FOLHA - Os alunos querendo fazer astronomia são poucos?
BARBUY
- Tem muito aluno querendo. Muitos são bons, a nossa geração também era. Mas, depois de um certo tempo, se você não tem dados, vai desanimando. E antigamente não tinha computador, quando eu cheguei da França [do doutorado, em 1982] passei dez anos sem. Tinha que voltar à França para fazer cálculos por causa daquela lei idiota [a reserva de mercado de informática, nos anos 80], que quase matou o Brasil. Ela matou algumas áreas da engenharia, atrasou o meu currículo, atrasou todo mundo em dez anos.

FOLHA - O Brasil está hoje em muitas colaborações internacionais em astronomia. Isso não impede o país de criar agenda científica própria?
BARBUY
- Você não é obrigado a colaborar. Mas, de fato, se eu mandar um projeto num desses telescópios melhores, vai ser muito difícil eu conseguir [sem o Brasil estar na parceria]. O Brasil não paga nada, então...

FOLHA - Isso está melhorando?
BARBUY
- Melhorou. Temos um terço de um telescópio no Chile, que é o Soar. Temos 2,5% de um telescópio de oito metros [o Gemini]. Alguns de nós estamos também produzindo instrumentos. Com muita dificuldade, mas estamos. Sempre dependendo de alguma ajuda estrangeira. Nisso, somos totalmente dependentes, mas não queremos perder o bonde para estarmos bem daqui a dez anos.

FOLHA - Seu ritmo de trabalho intenso afeta sua vida pessoal?
BARBUY
- Deve ter influenciado. Mas eu tive azar, também. Para encontrar a pessoa certa é preciso sorte. Você se casa, mas se a pessoa te engana, tem outra... o que eu vou fazer? Foi mais ou menos o que me aconteceu. Acontece com qualquer um. Aí, acho que talvez eu tenha errado: toda vez que eu tinha um problema [pessoal], eu ia lá e ficava trabalhando, em vez de procurar outra solução.
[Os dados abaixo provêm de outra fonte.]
File: src/rtl/serial_sequence_tx_if.sv
// Handshake and serial-output bundle for serial_sequence_tx.
// master = word source / consumer of the serial stream, slave = the transmitter.
interface serial_sequence_tx_if #(
  parameter int WIDTH = 8
);
  localparam int LEN_W = $clog2(WIDTH + 1);

  logic             in_valid;
  logic             in_ready;
  logic [WIDTH-1:0] in_data;
  logic [LEN_W-1:0] in_len;
  logic             output_sequence;
  logic             out_valid;
  logic             done;
  logic             busy;

  modport master (
    output in_valid, in_data, in_len,
    input  in_ready, output_sequence, out_valid, done, busy
  );

  modport slave (
    input  in_valid, in_data, in_len,
    output in_ready, output_sequence, out_valid, done, busy
  );
endinterface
FOLHA - O trabalho era refúgio?
BARBUY
- Quando há um monte de homens na vida, você perde tempo. Várias vezes eu tive a atitude de "vou parar de perder tempo e vou trabalhar". Hoje não é preciso se sacrificar tanto. Eu poderia ter sido mais prática. "Não deu certo aqui, vai ali." Não fui prática. Romantismo, aquelas coisas... Que ainda são do meu tempo, né? [Risos.]

FOLHA - Como a senhora imagina a astronomia daqui dez anos?
BARBUY
- Com muitos instrumentos sendo feitos, telescópios grandes em todos os comprimentos de onda. Há um projeto de observatórios virtuais. A ideia é padronizar todas as observações existentes no planeta para que todos tenham acesso.